How do we pay for Alzheimer’s therapies?
Biologic therapies require infusions and are generally expensive, even with biosimilar competition. Aducanumab’s list price was ultimately slashed to $28,000 for about 13 infusions per year, yet ICER and our work showed that the cost-effective price would likely be less than half of that (for most patients), with QALY gain estimates ranging from 0.16 QALYs per patient in an ICER model to about 0.53 QALYs per patient in our work (in the most optimistic scenario we modeled). As William Herring and others have shown, and our our forthcoming publication comparing different economic models in AD documents, the modeling of Alzheimer’s disease therapies is highly complex and requires critical assumptions which may not apply to all cases.
However, even if lecanemab exceeds expectations and provides significant clinical and economic value to the patient (and the healthcare system), payers will not automatically roll out the red carpet to Biogen/Eisai. This is due to the challenges related to value assessment and payment for treatments.
Our work on payment and access to AD therapies has contributed the following insights:
- The expected clinical and economic value of treating MCI and mild AD will differ significantly by age and the nature of the treatment effect (e.g. its persistence, improvements in cognition vs. function etc.). This will make value assessment context- and (likely) payer-specific.
- Payers may opt to pursue payment models that reduce their short-term costs, largely because of the uncertainty of the benefits, and (in younger patients) the risk of patients switching between plans. Two basic types of payment models that may be considered include indication-based pricing and outcome-based contracts. Such payment models would most likely require investment in real-world evidence generation and adjudication. (We published foundational work on innovative payment models and the market failures they address in this paper.)
- Given the variable benefit observed in subgroups of AD patients (e.g. those with many comorbidities and a higher age may be less likely to benefit than those who are younger and less advanced in their disease), payers and policy-makers will soon need to address the allocation of limited resources (specialist capacity, funding, diagnostic and infusion capacity, among others) to achieve the best possible outcomes. This will be highly dependent on legal, ethical, economic and political factors (including future decision-making by CMS related to Medicare coverage). To inform such decision-making, more evidence related to disease and treatment modeling as well as disease burden (incl. caregiver and societal implications of AD and disease-modifying therapies) needs to be presented.
Hope for millions of people
Despite these challenges and the unanswered questions about lecanemab and the broader disease area, results reported last week should be a source of hope for millions of patients and their families. As we await the detailed results from lecanemab’s Phase III trial, we have much work to do on many fronts, from developing clinical pathways for diagnosis and treatment to addressing payment challenges.

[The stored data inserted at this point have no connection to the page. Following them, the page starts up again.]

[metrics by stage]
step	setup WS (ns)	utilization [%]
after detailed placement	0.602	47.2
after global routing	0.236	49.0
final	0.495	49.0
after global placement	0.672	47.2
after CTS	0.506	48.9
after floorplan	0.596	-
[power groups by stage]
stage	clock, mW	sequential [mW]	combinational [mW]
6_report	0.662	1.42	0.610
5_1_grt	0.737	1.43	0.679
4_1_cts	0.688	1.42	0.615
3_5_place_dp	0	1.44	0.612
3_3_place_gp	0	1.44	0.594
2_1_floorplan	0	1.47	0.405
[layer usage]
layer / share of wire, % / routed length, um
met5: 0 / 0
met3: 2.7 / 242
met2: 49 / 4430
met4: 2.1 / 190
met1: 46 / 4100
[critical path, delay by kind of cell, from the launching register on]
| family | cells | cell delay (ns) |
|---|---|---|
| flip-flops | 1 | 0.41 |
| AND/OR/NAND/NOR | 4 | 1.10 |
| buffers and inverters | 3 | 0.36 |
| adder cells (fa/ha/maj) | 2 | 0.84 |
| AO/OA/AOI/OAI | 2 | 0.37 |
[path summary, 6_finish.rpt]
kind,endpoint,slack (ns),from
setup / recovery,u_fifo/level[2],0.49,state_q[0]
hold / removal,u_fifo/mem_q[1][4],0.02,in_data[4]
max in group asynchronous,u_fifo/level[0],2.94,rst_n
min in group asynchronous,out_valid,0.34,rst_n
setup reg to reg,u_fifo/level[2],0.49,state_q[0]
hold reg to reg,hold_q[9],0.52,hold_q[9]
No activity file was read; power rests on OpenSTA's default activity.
### src/rtl/mem_resp_queue_if.sv
// Handshake and bus bundle for mem_resp_queue: EXE enqueue side, data-SRAM
// response side, flush, and the WB dequeue side.
interface mem_resp_queue_if;
  logic        in_valid;
  logic        in_ready;
  logic        in_gr_we;
  logic [4:0]  in_dest;
  logic [31:0] in_pc;
  logic        in_exc;
  logic        in_is_mem;
  logic [4:0]  in_load_op;
  logic [1:0]  in_addr_lo;
  logic [31:0] in_result;
  logic        flush;
  logic        data_ok;
  logic [31:0] rdata;
  logic        out_valid;
  logic        out_ready;
  logic        out_gr_we;
  logic [4:0]  out_dest;
  logic [31:0] out_pc;
  logic        out_exc;
  logic [31:0] out_result;
  logic [4:0]  fwd_dest;

  modport slave (
    input  in_valid, in_gr_we, in_dest, in_pc, in_exc, in_is_mem, in_load_op,
           in_addr_lo, in_result, flush, data_ok, rdata, out_ready,
    output in_ready, out_valid, out_gr_we, out_dest, out_pc, out_exc,
           out_result, fwd_dest
  );

  modport master (
    output in_valid, in_gr_we, in_dest, in_pc, in_exc, in_is_mem, in_load_op,
           in_addr_lo, in_result, flush, data_ok, rdata, out_ready,
    input  in_ready, out_valid, out_gr_we, out_dest, out_pc, out_exc,
           out_result, fwd_dest
  );
endinterface

### src/rtl/mem_resp_queue.sv
// In-order memory-response queue between EXE and WB with flush-time response
// dropping. Define MEM_RESP_BYPASS_EN for a combinational data_ok-to-WB path.
module mem_resp_queue #(
  parameter int DEPTH = 2,
  parameter int CW    = $clog2(DEPTH) + 1
) (
  input logic             clk,
  input logic             resetn,
  mem_resp_queue_if.slave bus
);
  localparam int PW = (DEPTH > 1) ? $clog2(DEPTH) : 1;

  logic [PW-1:0] head_q, head_d, tail_q, tail_d;
  logic [CW-1:0] count_q, count_d, drop_q, drop_d;

  logic          gr_we_q   [DEPTH];
  logic [4:0]    dest_q    [DEPTH];
  logic [31:0]   pc_q      [DEPTH];
  logic          exc_q     [DEPTH];
  logic          need_q    [DEPTH];
  logic          done_q    [DEPTH];
  logic [4:0]    load_op_q [DEPTH];
  logic [1:0]    addr_q    [DEPTH];
  logic [31:0]   data_q    [DEPTH];

  logic [CW-1:0] pend_s;
  logic          resp_found_s;
  logic [PW-1:0] resp_idx_s, scan_idx_s;
  logic          accept_resp_s, store_resp_s, head_cpl_s, out_valid_s;
  logic          in_ready_s, enq_s, deq_s;
  logic [31:0]   ext_s, result_s;
`ifdef MEM_RESP_BYPASS_EN
  logic          byp_hit_s;
`endif

  function automatic logic [31:0] extract_load(input logic [4:0] op,
                                               input logic [1:0] lo,
                                               input logic [31:0] d);
    logic [7:0]  b;
    logic [15:0] h;
    logic [31:0] r;
    case (lo)
      2'd0:    b = d[7:0];
      2'd1:    b = d[15:8];
      2'd2:    b = d[23:16];
      default: b = d[31:24];
    endcase
    h = lo[1] ? d[31:16] : d[15:0];
    if (op[1])      r = {{24{b[7]}}, b};
    else if (op[3]) r = {24'd0, b};
    else if (op[2]) r = {{16{h[15]}}, h};
    else if (op[4]) r = {16'd0, h};
    else            r = d;
    return r;
  endfunction

  // Find the oldest entry still waiting for data_ok and count all such entries
  always_comb begin
    pend_s       = {CW{1'b0}};
    resp_found_s = 1'b0;
    resp_idx_s   = head_q;
    scan_idx_s   = head_q;
    for (int i = 0; i < DEPTH; i++) begin
      scan_idx_s = head_q + PW'(i);
      if ((CW'(i) < count_q) && need_q[scan_idx_s] && !done_q[scan_idx_s]) begin
        pend_s = pend_s + CW'(1);
        if (!resp_found_s) begin
          resp_found_s = 1'b1;
          resp_idx_s   = scan_idx_s;
        end else begin
          resp_idx_s = resp_idx_s;
        end
      end else begin
        pend_s = pend_s;
      end
    end
  end

  // Head completion, optional bypass, and handshake qualifiers
  always_comb begin
    accept_resp_s = bus.data_ok && (drop_q == {CW{1'b0}}) && resp_found_s;
    ext_s         = extract_load(load_op_q[resp_idx_s], addr_q[resp_idx_s], bus.rdata);
    head_cpl_s    = (count_q != {CW{1'b0}}) && (!need_q[head_q] || done_q[head_q]);
`ifdef MEM_RESP_BYPASS_EN
    byp_hit_s   = accept_resp_s && (resp_idx_s == head_q);
    out_valid_s = head_cpl_s || byp_hit_s;
    result_s    = (byp_hit_s && (load_op_q[head_q] != 5'd0)) ? ext_s : data_q[head_q];
`else
    out_valid_s = head_cpl_s;
    result_s    = data_q[head_q];
`endif
    in_ready_s = (count_q < CW'(DEPTH)) || (out_valid_s && bus.out_ready);
    enq_s      = bus.in_valid && in_ready_s && !bus.flush;
    deq_s      = out_valid_s && bus.out_ready && !bus.flush;
`ifdef MEM_RESP_BYPASS_EN
    store_resp_s = accept_resp_s && !bus.flush && !(byp_hit_s && deq_s);
`else
    store_resp_s = accept_resp_s && !bus.flush;
`endif
  end

  // Pointer, occupancy and drop-counter next state
  always_comb begin
    head_d  = head_q;
    tail_d  = tail_q;
    count_d = count_q;
    drop_d  = drop_q;
    if (bus.flush) begin
      head_d  = {PW{1'b0}};
      tail_d  = {PW{1'b0}};
      count_d = {CW{1'b0}};
      drop_d  = drop_q + pend_s;
    end else begin
      head_d  = deq_s ? head_q + PW'(1) : head_q;
      tail_d  = enq_s ? tail_q + PW'(1) : tail_q;
      count_d = count_q + CW'(enq_s) - CW'(deq_s);
    end
    // A response is consumed by the drop counter unless a live entry takes it
    if (bus.data_ok && ((drop_q != {CW{1'b0}}) || (bus.flush && resp_found_s))) begin
      drop_d = drop_d - CW'(1);
    end else begin
      drop_d = drop_d;
    end
  end

  // Pointer and counter registers
  always_ff @(posedge clk or negedge resetn) begin
    if (!resetn) begin
      head_q  <= {PW{1'b0}};
      tail_q  <= {PW{1'b0}};
      count_q <= {CW{1'b0}};
      drop_q  <= {CW{1'b0}};
    end else begin
      head_q  <= head_d;
      tail_q  <= tail_d;
      count_q <= count_d;
      drop_q  <= drop_d;
    end
  end

  // Entry storage: response capture first, so an enqueue into the same slot wins
  always_ff @(posedge clk or negedge resetn) begin
    if (!resetn) begin
      for (int i = 0; i < DEPTH; i++) begin
        gr_we_q[i]   <= 1'b0;
        dest_q[i]    <= 5'd0;
        pc_q[i]      <= 32'd0;
        exc_q[i]     <= 1'b0;
        need_q[i]    <= 1'b0;
        done_q[i]    <= 1'b0;
        load_op_q[i] <= 5'd0;
        addr_q[i]    <= 2'd0;
        data_q[i]    <= 32'd0;
      end
    end else begin
      if (store_resp_s) begin
        done_q[resp_idx_s] <= 1'b1;
        if (load_op_q[resp_idx_s] != 5'd0) begin
          data_q[resp_idx_s] <= ext_s;
        end
      end
      if (enq_s) begin
        gr_we_q[tail_q]   <= bus.in_gr_we;
        dest_q[tail_q]    <= bus.in_dest;
        pc_q[tail_q]      <= bus.in_pc;
        exc_q[tail_q]     <= bus.in_exc;
        need_q[tail_q]    <= bus.in_is_mem && !bus.in_exc;
        done_q[tail_q]    <= 1'b0;
        load_op_q[tail_q] <= bus.in_load_op;
        addr_q[tail_q]    <= bus.in_addr_lo;
        data_q[tail_q]    <= bus.in_result;
      end
    end
  end

  assign bus.in_ready   = in_ready_s;
  assign bus.out_valid  = out_valid_s;
  assign bus.out_gr_we  = out_valid_s ? gr_we_q[head_q] : 1'b0;
  assign bus.out_dest   = out_valid_s ? dest_q[head_q]  : 5'd0;
  assign bus.out_pc     = out_valid_s ? pc_q[head_q]    : 32'd0;
  assign bus.out_exc    = out_valid_s ? exc_q[head_q]   : 1'b0;
  assign bus.out_result = out_valid_s ? result_s        : 32'd0;
  assign bus.fwd_dest   = (out_valid_s && gr_we_q[head_q]) ? dest_q[head_q] : 5'd0;
endmodule

### src/flat_wrapper.sv
// flat-port wrapper written by rule: the top's interface ports become plain ports
module mem_resp_queue_flat 
#(
  parameter int DEPTH = 2,
  parameter int CW    = $clog2(DEPTH) + 1
)
  (clk, resetn, bus_in_valid, bus_in_gr_we, bus_in_dest, bus_in_pc, bus_in_exc, bus_in_is_mem, bus_in_load_op, bus_in_addr_lo, bus_in_result, bus_flush, bus_data_ok, bus_rdata, bus_out_ready, bus_in_ready, bus_out_valid, bus_out_gr_we, bus_out_dest, bus_out_pc, bus_out_exc, bus_out_result, bus_fwd_dest);
  mem_resp_queue_if bus_i ();
  input logic clk;
  input logic resetn;
  input wire logic [$bits(bus_i.in_valid)-1:0] bus_in_valid;
  input wire logic [$bits(bus_i.in_gr_we)-1:0] bus_in_gr_we;
  input wire logic [$bits(bus_i.in_dest)-1:0] bus_in_dest;
  input wire logic [$bits(bus_i.in_pc)-1:0] bus_in_pc;
  input wire logic [$bits(bus_i.in_exc)-1:0] bus_in_exc;
  input wire logic [$bits(bus_i.in_is_mem)-1:0] bus_in_is_mem;
  input wire logic [$bits(bus_i.in_load_op)-1:0] bus_in_load_op;
  input wire logic [$bits(bus_i.in_addr_lo)-1:0] bus_in_addr_lo;
  input wire logic [$bits(bus_i.in_result)-1:0] bus_in_result;
  input wire logic [$bits(bus_i.flush)-1:0] bus_flush;
  input wire logic [$bits(bus_i.data_ok)-1:0] bus_data_ok;
  input wire logic [$bits(bus_i.rdata)-1:0] bus_rdata;
  input wire logic [$bits(bus_i.out_ready)-1:0] bus_out_ready;
  output wire logic [$bits(bus_i.in_ready)-1:0] bus_in_ready;
  output wire logic [$bits(bus_i.out_valid)-1:0] bus_out_valid;
  output wire logic [$bits(bus_i.out_gr_we)-1:0] bus_out_gr_we;
  output wire logic [$bits(bus_i.out_dest)-1:0] bus_out_dest;
  output wire logic [$bits(bus_i.out_pc)-1:0] bus_out_pc;
  output wire logic [$bits(bus_i.out_exc)-1:0] bus_out_exc;
  output wire logic [$bits(bus_i.out_result)-1:0] bus_out_result;
  output wire logic [$bits(bus_i.fwd_dest)-1:0] bus_fwd_dest;
  assign bus_i.in_valid = bus_in_valid;
  assign bus_i.in_gr_we = bus_in_gr_we;
  assign bus_i.in_dest = bus_in_dest;
  assign bus_i.in_pc = bus_in_pc;
  assign bus_i.in_exc = bus_in_exc;
  assign bus_i.in_is_mem = bus_in_is_mem;
  assign bus_i.in_load_op = bus_in_load_op;
  assign bus_i.in_addr_lo = bus_in_addr_lo;
  assign bus_i.in_result = bus_in_result;
  assign bus_i.flush = bus_flush;
  assign bus_i.data_ok = bus_data_ok;
  assign bus_i.rdata = bus_rdata;
  assign bus_i.out_ready = bus_out_ready;
  assign bus_in_ready = bus_i.in_ready;
  assign bus_out_valid = bus_i.out_valid;
  assign bus_out_gr_we = bus_i.out_gr_we;
  assign bus_out_dest = bus_i.out_dest;
  assign bus_out_pc = bus_i.out_pc;
  assign bus_out_exc = bus_i.out_exc;
  assign bus_out_result = bus_i.out_result;
  assign bus_fwd_dest = bus_i.fwd_dest;
  mem_resp_queue #(.DEPTH(DEPTH), .CW(CW)) u_core (.clk(clk), .resetn(resetn), .bus(bus_i));
endmodule
### config.mk
export PLATFORM = sky130hd
export DESIGN_NAME = mem_resp_queue_flat
export DESIGN_NICKNAME = d
export VERILOG_FILES = /design/src/rtl/mem_resp_queue_if.sv /design/src/rtl/mem_resp_queue.sv /design/src/flat_wrapper.sv
export SDC_FILE = /design/constraint.sdc
export NUM_CORES = 1
export LEC_CHECK = 0
export BUFFER_PORTS_ARGS = -buffer_cell sky130_fd_sc_hd__buf_2
export CAP_MARGIN = 10
export CORE_MARGIN = 3
export CORE_UTILIZATION = 35
export DETAILED_ROUTE_END_ITERATION = 10
export SLEW_MARGIN = 30
export SYNTH_ARGS = -nofsm -noshare
export SYNTH_HDL_FRONTEND = slang
export SYNTH_SLANG_ARGS = --single-unit
export TNS_END_PERCENT = 50
### constraint.sdc
create_clock -name clk -period 2.4 [get_ports clk]
set_input_delay 0.48 -clock clk [delete_from_list [all_inputs] [get_ports clk]]
set_output_delay 0.48 -clock clk [all_outputs]
set_load 0.01 [all_outputs]
==> impl_metrics.py <==
metrics = {
    "synthesis": {
        "syn-cell-area_sq_mm": 0.00921,
        "synth_cell_type_count": 68,
        "syn-num-nets": 1124,
        "yosysWarningCount": 0,
        "synth.ff_latch_count": 166,
        "synth_edf_count": 0,
        "yosys_most_used_dff": "dfrtp_1",
        "synthArstFlopShare_pct": 100,
        "yosysSeqAreaShare_pct": 45.1,
        "syn_area_per_cell_sq_um": 9.19,
        "synthCells": 1002,
    },
    "power_and_ir_drop": {
        "total_leakage_power_uw": 0.00596,
        "power-per-cell-area_mw_per_mm2": 981,
        "peakVddDrop_mv": 0.467,
    },
    "critical_path": {
        "cp-end-kind": "output pin",
        "r2r_cells": 10,
        "crit_chain": "or3b_4 > buf_6 > and2_4 > o21ai_4 > clkbuf_16 > clkbuf_16 > nor2_1 > buf_2",
        "critPathCapture": "bus_out_pc[15]",
        "cp-startpoint": "u_core.head_q",
        "ff2ff_setup_slack_ns": -0.20,
        "cp_num_buf_inv": 4,
        "path_delay_family": "buffers and inverters",
        "crit_arrival_ns": 2.23,
        "worst_path_max_delay_cell": "dfrtp_4",
        "reg2reg_to": "u_core.data_q[51]",
        "r2r_start": "u_core.head_q",
        "start_kind": "register",
        "cp_max_fo": 8,
        "crit_type": "reg -> out",
        "crit_required_ns": 1.92,
        "crit_cells": 8,
        "critPathMaxStageDelay_ns": 0.49,
        "cpMostUsedCell": "clkbuf_16",
    },
    "hold_path": {
        "hold_class": "in -> reg",
        "worstHoldStart": "bus_in_pc[22]",
    },
    "sta": {
        "setup_ws_ns": -0.306,
        "fin_skew_ns": 0.0169,
        "clock.fmax_mhz": 370,
        "period_minus_slack_ns": 2.71,
        "rsz0062_at_grt": "yes",
        "timing.slew.headroom_pct": 61.9,
        "fin_crit_sh_pct": 113,
        "maxSlewViolCount": 0,
        "worst_hold_slack_ns": 0.237,
        "setup-violations-final": 145,
        "finalHoldViolations": 0,
        "worst_pin_slew_ns": 0.572,
    },
    "global_route": {
        "grt-ovfl-total": 0,
        "grt_max_degree": 50,
        "grt_pass1_wl_mm": 46.9,
        "antenna_found_initial": 5,
        "grt_use_total_pct": 20.7,
        "grt_pass1_vias": 8347,
    },
    "cells_and_area": {
        "drive_gt1_share_pct": 38.6,
        "multi_input_area_sq_mm": 0.00530,
        "syn2layout_area_growth_pct": 40.8,
        "fillCellCount": 2341,
        "instances_no_fill": 1614,
        "fin_nets": 1391,
        "register_area_sq_mm": 0.00416,
    },
    "placed_design": {
        "place_hpwl_mm": 20.4,
        "dp_cells": 1550,
        "place_congestion": 0.910,
        "numPortBuffers": 194,
    },
    "drt": {
        "route.detailed.drc": 0,
        "drt_iter0_drc": 658,
        "drt-vias-per-instance": 5.38,
        "drt_first_pass_iters": 5,
        "antenna_left": 0,
        "wl_per_cell_um": 19.0,
        "via_count": 8688,
        "drt_wl_total_mm": 30.7,
    },
    "clock_network": {
        "cts_buffers": 17,
        "insertion_delay_ns": 0.44,
        "clock-root-buffer": "clkbuf_16",
        "clockBufferDepth": 2,
        "ctsHtreeMaxLevel": 4,
        "path_clk_slew_ns": 0.08,
        "cts.sinks": 166,
        "cts_tree": "built",
    },
    "floorplanning": {
        "die_area_sq_mm": 0.0283,
        "die_h_um": 168,
        "rows": 58,
        "core-area_sq_mm": 0.0255,
        "die_w_um": 168,
        "initial_core_util_pct": 36.1,
        "num_io_pins": 195,
    },
    "status": {
        "status": "finished, violations left",
        "violations": "negative setup slack",
    },
    "flow_run": {
        "maxCapViolations": 0,
    },
}
==> cell type report <==
| class | instances | share of cell area, % |
|---|---|---|
| antenna | 2 | 0.0386 |
| clock buffer | 17 | 3.28 |
| clock inverter | 15 | 1.48 |
| inverter | 13 | 0.376 |
| multi-input combinational | 753 | 40.9 |
| sequential | 166 | 32.1 |
| tap | 330 | 3.18 |
| timing repair buffer | 318 | 18.7 |
==> synth_stat cells (all sizes together) (3+ instances only) <==
master   instances  area share, %
a22oi           39            3.2
a21oi            8           0.56
o21ai           48            2.6
nor2            82            3.4
ha               5           0.68
xnor2            5           0.48
nand2b           5           0.39
inv             13           0.53
a221o            4           0.43
o211ai          38            3.2
clkbuf          26            1.1
nand2          282             11
a2111oi          3           0.29
a221oi          16            2.3
nor3            13            1.0
dfrtp          166             45
nor4             4           0.67
o22ai            6           0.62
nand3           45            2.6
and2             4           0.27
buf             46            2.6
mux2i           76            8.3
a211oi           6            1.0
mux2            31            3.8
o21ba            3           0.33
==> through the flow <==
step / util, % / cell area [sq um] / power (uW) / setup slack [ns] / setup TNS (ns)
2_1_floorplan: - / 9220 / 6980 / 0.0113 / 0
5_1_grt: 50.8 / 13000 / 13400 / -0.370 / -41.40
3_3_place_gp: 44.0 / 11200 / 8620 / -0.167 / -7.39
3_5_place_dp: 44.0 / 11200 / 8690 / -0.231 / -10.89
4_1_cts: 48.4 / 12400 / 12100 / -0.342 / -29.30
6_report: 50.8 / 13000 / 12700 / -0.306 / -30.25
==> logic make-up after synthesis <==
kind of cell               count (synthesis)  synth area share [%]
DFF                                      166                  45.1
AOI/OAI and AO/OA                        183                  16.3
buffers and inverters                     85                  4.24
muxes                                    107                  12.0
adders and majority gates                  5                 0.679
xor gates and xnor gates                   6                 0.570
and+or+nand+nor                          450                  21.1
==> routing by layer <==
layer,global-route usage (%),share of wire [%],vias up,routed length [um]
met5,0,0.11,-,34
li1,-,-,4030,-
met1,28.9,44,4240,13500
met4,5.41,1.7,6,517
met3,4.41,6.7,50,2040
met2,32.8,48,362,14600
==> registers in the layout, indices dropped and copies added (netlist names) <==
register / flops
u_core.addr_q: 4
u_core.count_q: 2
u_core.data_q: 64
u_core.dest_q: 10
u_core.done_q: 2
u_core.drop_q: 2
u_core.exc_q: 2
u_core.gr_we_q: 2
u_core.head_q: 1
u_core.load_op_q: 10
u_core.need_q: 2
u_core.pc_q: 64
u_core.tail_q: 1
==> worst min-delay path by stage <==
stage                  endpoint  cells past startpoint
2_1_floorplan  u_core.addr_q[0]                      0
3_3_place_gp    u_core.pc_q[23]                      1
3_5_place_dp    u_core.pc_q[24]                      1
4_1_cts         u_core.pc_q[31]                      3
5_1_grt         u_core.pc_q[22]                      3
6_report        u_core.pc_q[54]                      3
==> layout by cell type, fill, tap and decap left out, types with 5 or more instances in the layout <==
| master | n |
|---|---|
| a22oi_2 | 11 |
| o211ai_1 | 37 |
| a22oi_1 | 28 |
| clkbuf_16 | 20 |
| nor2_1 | 62 |
| nor3_1 | 5 |
| buf_12 | 26 |
| nand3_1 | 39 |
| xnor2_1 | 5 |
| nor2_2 | 8 |
| inv_1 | 11 |
| mux2_2 | 23 |
| mux2i_1 | 75 |
| buf_2 | 180 |
| dfrtp_1 | 162 |
| buf_4 | 81 |
| a21oi_1 | 5 |
| a221oi_4 | 12 |
| mux2_4 | 5 |
| buf_6 | 26 |
| nor2_4 | 12 |
| nor3_2 | 5 |
| o21ai_0 | 17 |
| clkinv_8 | 5 |
| nand2_1 | 281 |
| o21ai_1 | 28 |
==> worst reg2reg max path: stages, from the launching register on <==
cell and delay, ns:
dfrtp_4 0.49, buf_4 0.17, buf_6 0.14, mux2_4 0.33
and3_4 0.20, o311ai_4 0.27, buf_4 0.20, o22ai_2 0.13
a221oi_1 0.30, buf_4 0.17, o211ai_1 0.09
==> power breakdown <==
part	internal [uW]	switching, uW
clock	1430	1410
sequential	3620	536
combinational	2750	2970
total	7810	4920
==> what timing repair did <==
item,CTS,global route
gates resized for setup,64,100
endpoints found under the setup margin,145,149
gates cloned,3,6
hold endpoints to repair,37,0
buffers inserted,7,18
hold buffers,1,0
pin swaps,31,50
Power figures use the tool's default switching activity.
### src/rtl/parking_lot_counter.sv
// -----------------------------------------------------------------------------
// parking_lot_counter
//
// Occupancy tracker for the single-lane parking lot gate. It decodes the two
// gate photo-sensors into one-cycle car-entered / car-exited events and keeps
// a saturating up/down occupancy count with full/empty flags.
//
// Parameters
//   CAPACITY  maximum number of cars; count never exceeds this value
//   WIDTH     count width; 2**WIDTH must be greater than CAPACITY
//
// Ports
//   clk    system clock, all state updates on the rising edge
//   reset  asynchronous active-high reset, clears all state immediately
//   a      outer sensor, 1 = beam blocked (already synchronized to clk)
//   b      inner sensor, 1 = beam blocked (already synchronized to clk)
//   enter  registered one-cycle pulse: a complete entry sequence finished
//   exit   registered one-cycle pulse: a complete exit sequence finished
//   count  current occupancy, 0..CAPACITY
//   full   count == CAPACITY
//   empty  count == 0
// -----------------------------------------------------------------------------
module parking_lot_counter #(
  parameter int CAPACITY = 25,
  parameter int WIDTH    = 5
) (
  input  logic             clk,
  input  logic             reset,
  input  logic             a,
  input  logic             b,
  output logic             enter,
  output logic             exit,
  output logic [WIDTH-1:0] count,
  output logic             full,
  output logic             empty
);

  // A car entering blocks a, then both, then b, then clears (10,11,01,00);
  // an exiting car produces the mirror order (01,11,10,00).
  typedef enum logic [2:0] {
    IDLE,
    EN1,
    EN2,
    EN3,
    EX1,
    EX2,
    EX3
  } state_t;

  localparam logic [WIDTH-1:0] CAP   = WIDTH'(CAPACITY);
  localparam logic [WIDTH-1:0] PLUS1 = WIDTH'(1);
  // Adding all-ones is a two's complement decrement by one.
  localparam logic [WIDTH-1:0] MINUS1 = '1;

  state_t     state;
  state_t     state_next;
  logic       enter_ev;
  logic       exit_ev;
  logic [1:0] ab;

  assign ab = {a, b};

  // NOTE: every signal written here gets a default before the case so that
  // no path leaves it unassigned, which would otherwise infer a latch.
  always_comb begin
    state_next = state;
    enter_ev   = 1'b0;
    exit_ev    = 1'b0;
    unique case (state)
      IDLE: begin
        if (ab == 2'b10)      state_next = EN1;
        else if (ab == 2'b01) state_next = EX1;
        else                  state_next = IDLE;
      end
      EN1: begin
        if (ab == 2'b10)      state_next = EN1;
        else if (ab == 2'b11) state_next = EN2;
        else                  state_next = IDLE;
      end
      EN2: begin
        if (ab == 2'b11)      state_next = EN2;
        else if (ab == 2'b01) state_next = EN3;
        else if (ab == 2'b10) state_next = EN1;
        else                  state_next = IDLE;
      end
      EN3: begin
        if (ab == 2'b01)      state_next = EN3;
        else if (ab == 2'b11) state_next = EN2;
        else begin
          // 00 completes the entry; 10 is an impossible jump and aborts.
          state_next = IDLE;
          enter_ev   = (ab == 2'b00);
        end
      end
      EX1: begin
        if (ab == 2'b01)      state_next = EX1;
        else if (ab == 2'b11) state_next = EX2;
        else                  state_next = IDLE;
      end
      EX2: begin
        if (ab == 2'b11)      state_next = EX2;
        else if (ab == 2'b10) state_next = EX3;
        else if (ab == 2'b01) state_next = EX1;
        else                  state_next = IDLE;
      end
      EX3: begin
        if (ab == 2'b10)      state_next = EX3;
        else if (ab == 2'b11) state_next = EX2;
        else begin
          state_next = IDLE;
          exit_ev    = (ab == 2'b00);
        end
      end
      default: state_next = IDLE;
    endcase
  end

  // NOTE: sequential state uses non-blocking assignments so every register
  // samples the pre-edge values, independent of statement order.
  always_ff @(posedge clk or posedge reset) begin
    if (reset) begin
      state <= IDLE;
      enter <= 1'b0;
      exit  <= 1'b0;
      count <= '0;
    end else begin
      state <= state_next;
      // Events are always reported, even when the count is pinned at a limit.
      enter <= enter_ev;
      exit  <= exit_ev;
      if (enter_ev && (count != CAP)) begin
        count <= count + PLUS1;
      end else if (exit_ev && (count != '0)) begin
        count <= count + MINUS1;
      end
    end
  end

  assign full  = (count == CAP);
  assign empty = (count == '0);

endmodule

If we get this right, however, the generation of our parents (and grandparents) may be the first one to benefit from a truly significant biomedical breakthrough, paving the way for even more effective interventions in the future.
Other experts who have contributed to the work referenced above include Soeren Mattke, Bryan Tysinger, Peter Neumann, Paige Lin, Darius Lakdawalla, Tara Lavelle, Jeffrey Yu, Jenny Lam, Ron Handels and Sang Kyu Cho.